Afghanistan tra crisi istituzionale e raid degli insorti. Trump prevede i talebani al potere

L’accordo tra Talebani e Stati Uniti regge ma in Afghanistan non è certo scoppiata la pace. Già pochi giorni dopo la firma degli accordi di Doha e dopo che la Casa Bianca aveva reso noto che c’era stata una telefonata del presidente Usa, Donald Trump, con Baradar Akhund, vice capo politico talebano.

Afghan security personnel prepare for a operation against Taliban militants in Kunduz province on April 18, 2016. Afghan security forces drove Taliban fighters back from Kunduz city, officials said, as the insurgents began the 2016 fighting season by targeting the northeastern provincial capital they briefly captured last year. / AFP PHOTO / NASIR WAQIF

Gli insorti hanno scatenato una serie di attacchi contro le forze di sicurezza di Kabul contro diverse basi e avamposti nel distretto di Imam Sahib, nella provincia settentrionale di Kunduz, uccidendo 20 tra soldati e poliziotti secondo una fonte del consiglio provinciale.
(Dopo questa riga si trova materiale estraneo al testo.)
$ cat src/rtl/imu6_pkg.sv
package imu6_pkg;

   localparam int AXIS_COUNT = 3;
   localparam int LANE_COUNT = 2 * AXIS_COUNT;
   localparam int CUT_W      = 16;
   localparam int STEP_W     = 20;
   localparam int ALPHA_W    = 24;
   localparam int CSR_IDX_W  = 8;
   localparam int CSR_DATA_W = 32;

   // 2*pi in Q24 and 1e7 * 2^24 for the alpha denominator
   localparam logic [26:0] TWO_PI_Q24 = 27'd105414357;
   localparam logic [63:0] DEN_BASE   = 64'd167772160000000;

   // alpha unit sequence: product, two partial products, seed, then divide
   localparam logic [4:0] AL_MUL_CT   = 5'd0;
   localparam logic [4:0] AL_MUL_LO   = 5'd1;
   localparam logic [4:0] AL_MUL_HI   = 5'd2;
   localparam logic [4:0] AL_DIV_INIT = 5'd3;
   localparam logic [4:0] AL_LAST     = 5'd27;

   localparam logic [CSR_IDX_W-1:0] CSR_ACCEL_CUT = 8'd0;
   localparam logic [CSR_IDX_W-1:0] CSR_GYRO_CUT  = 8'd1;
   localparam logic [CSR_IDX_W-1:0] CSR_MIN_STEP  = 8'd2;
   localparam logic [CSR_IDX_W-1:0] CSR_MAX_STEP  = 8'd3;

   typedef enum logic [1:0] {
      OC_FILTERED = 2'd0,
      OC_FIRST    = 2'd1,
      OC_RESEED   = 2'd2,
      OC_CLEARED  = 2'd3
   } outcome_type;

   typedef enum logic [2:0] {
      LOP_HOLD,
      LOP_CLEAR,
      LOP_SEED,
      LOP_MUL,
      LOP_ADD
   } lane_op_type;

   typedef struct packed {
      lane_op_type        op;
      logic [ALPHA_W-1:0] alpha;
   } lane_ctl_type;

   typedef enum logic [2:0] {
      ST_IDLE,
      ST_ALPHA,
      ST_MUL,
      ST_ADD,
      ST_OUT
   } state_type;

endpackage

$ cat src/rtl/imu6_lane.sv
module imu6_lane
   import imu6_pkg::*;
#(
   parameter int WIDTH = 32
)(
   input  logic                    clock,
   input  logic                    reset,
   input  lane_ctl_type            ctl,
   input  logic signed [WIDTH-1:0] x,
   output logic signed [WIDTH-1:0] y
);

   localparam int PW = WIDTH + 1 + ALPHA_W + 1;

   logic signed [WIDTH-1:0] y_ff, y_in;
   logic signed [PW-1:0]    prod_ff, prod_in;
   logic signed [WIDTH:0]   diff;

   // exact difference, one bit wider than a sample
   assign diff    = {x[WIDTH-1], x} - {y_ff[WIDTH-1], y_ff};
   assign prod_in = PW'(diff) * PW'($signed({1'b0, ctl.alpha}));

   // track update: clear, seed from the sample, or floor of product over 2^24 added to the state
   always_comb begin
      y_in = y_ff;
      case (ctl.op)
         LOP_CLEAR: y_in = '0;
         LOP_SEED:  y_in = x;
         LOP_ADD:   y_in = y_ff + prod_ff[WIDTH+ALPHA_W-1:ALPHA_W];
         default:   y_in = y_ff;
      endcase
   end

   always_ff @(posedge clock) begin
      if (reset) begin
         y_ff <= '0;
      end else begin
         y_ff <= y_in;
      end
      if (ctl.op == LOP_MUL) begin
         prod_ff <= prod_in;
      end
   end

   assign y = y_ff;

endmodule
$ cat config.mk
export PLATFORM = sky130hd
export DESIGN_NAME = imu6_lane
export DESIGN_NICKNAME = d
export VERILOG_FILES = /design/src/rtl/imu6_pkg.sv /design/src/rtl/imu6_lane.sv
export SDC_FILE = /design/constraint.sdc
export NUM_CORES = 2
export LEC_CHECK = 0
export BUFFER_PORTS_ARGS = -buffer_cell sky130_fd_sc_hd__buf_2
export CAP_MARGIN = 20
export CELL_PAD_IN_SITES_DETAIL_PLACEMENT = 0
export CELL_PAD_IN_SITES_GLOBAL_PLACEMENT = 1
export CORE_UTILIZATION = 45
export CTS_CLUSTER_SIZE = 24
export DETAILED_ROUTE_END_ITERATION = 6
export MAX_ROUTING_LAYER = met4
export PLACE_DENSITY_LB_ADDON = 0.15
export SYNTH_ARGS = -nofsm -noshare
export SYNTH_HDL_FRONTEND = slang
export SYNTH_SLANG_ARGS = --single-unit
$ cat constraint.sdc
create_clock -name clock -period 11.5 [get_ports clock]
set_input_delay 1.15 -clock clock [delete_from_list [all_inputs] [get_ports clock]]
set_output_delay 1.15 -clock clock [all_outputs]
set_load 0.01 [all_outputs]
# Word-level counts from Yosys, hierarchy flattened
# Cells that the tools add are included.
[word_totals]
n_memories = 0
ff_bits = 88
latchBits = 0
ramBits = 0
mem_bits_ro = 0
in_bits = 61
wordCells = 11
[classes]
n_reduce_logical = 1
add_sub_neg = 2
shifts = 0
magnitude_cmp = 0
n_div = 0
eq_ne = 4
n_bitwise = 0
muxes = 1
multipliers = 1
[op_table]
columns = ["op", "count"]
rows = [
  ["$pmux W32 S3", 1],
  ["$mul A33 B25 Y56", 1],
  ["$sub A32 B32 Y33", 1],
  ["$add A32 B32 Y32", 1],
  ["$eq A3 B2 Y1 const B", 2],
  ["$eq A3 B1 Y1 const B", 1],
  ["$eq A3 B3 Y1 const B", 1],
  ["$reduce_bool A3 Y1", 1],
]

# Longest topological paths before layout
[depth]
depth_word = 2
depth_mapped = 38

# Worst setup path after synthesis
# No wires, ideal clock.
[synth_timing]
path_type = "input-to-reg"
from = "in x[17]"
to = "reg prod_ff[55] (data pin)"
setup_ps = 268
path_slack_ps = 1323
t_arrival_ps = 9909
required_ps = 11232
path_buffers = 2
stages = 32
path_cell_list = "ha_1 -> a21oi_1 -> o21ai_1 -> a221oi_1 -> and3_1 -> a21oi_1 -> a211o_1 -> a2111o_1 -> o21ai_0 -> clkbuf_1 -> nand2_1 -> fa_1 -> fa_1 -> inv_1 -> fa_1 -> clkbuf_1 -> inv_1 -> maj3_1 -> fa_1 -> inv_1 -> fa_1 -> inv_1 -> fa_1 -> inv_1 -> ha_1 -> nor2b_1 -> o21ai_0 -> nand2b_1 -> a221o_2 -> a211o_1 -> a21oi_2 -> xnor3_1"
[synth_between]
elab_chain_cells = 2
[synth_rtl]
columns = ["item", "line_no", "text"]
rows = [
  ["start, declared", "imu6_lane.sv:9", "input logic signed [WIDTH-1:0] x,"],
  ["$sub A32 B32 Y33", "imu6_lane.sv:20", "assign diff = {x[WIDTH-1], x} - {y_ff[WIDTH-1], y_ff};"],
  ["$mul A33 B25 Y56", "imu6_lane.sv:21", "assign prod_in = PW'(diff) * PW'($signed({1'b0, ctl.alpha}));"],
  ["net prod_in[55]", "imu6_lane.sv:16", "logic signed [PW-1:0] prod_ff, prod_in;"],
  ["end signal, assigned", "imu6_lane.sv:41", "prod_ff <= prod_in;"],
  ["end, declared", "imu6_lane.sv:16", ""],
]
# The timed path passes the listed nets, and every way through them passes these cells.
# A chain may end at the register's enable or synchronous reset.

# Worst setup path in the final report
[layout_timing]
from = "in x[0]"
to = "reg prod_ff[55] (data pin)"
# Same word-level chain as after synthesis.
Altri 10 militari sono stati presi in ostaggio. Ulteriori attacchi si sono registrati nella provincia meridionale di Uruzgan: “Almeno sei agenti sono morti e sette sono rimasti feriti”, ha reso noto un portavoce del governatore, Zergai Ebadi.

Domani dovrebbe prendere il via il graduale ritiro delle truppe Usa e alleate dall’Afghanistan è, contestualmente, l’avvio di colloqui di pace tra il governo di Kabul e i Talebani.

Ipotesi improbabile poiché Kabul non intende liberare i 5mila Talebani prigionieri in cambio della liberazione di mille militari e poliziotti prigionieri degli insorti: uno scambio previsto dal trattato firmato a Doha.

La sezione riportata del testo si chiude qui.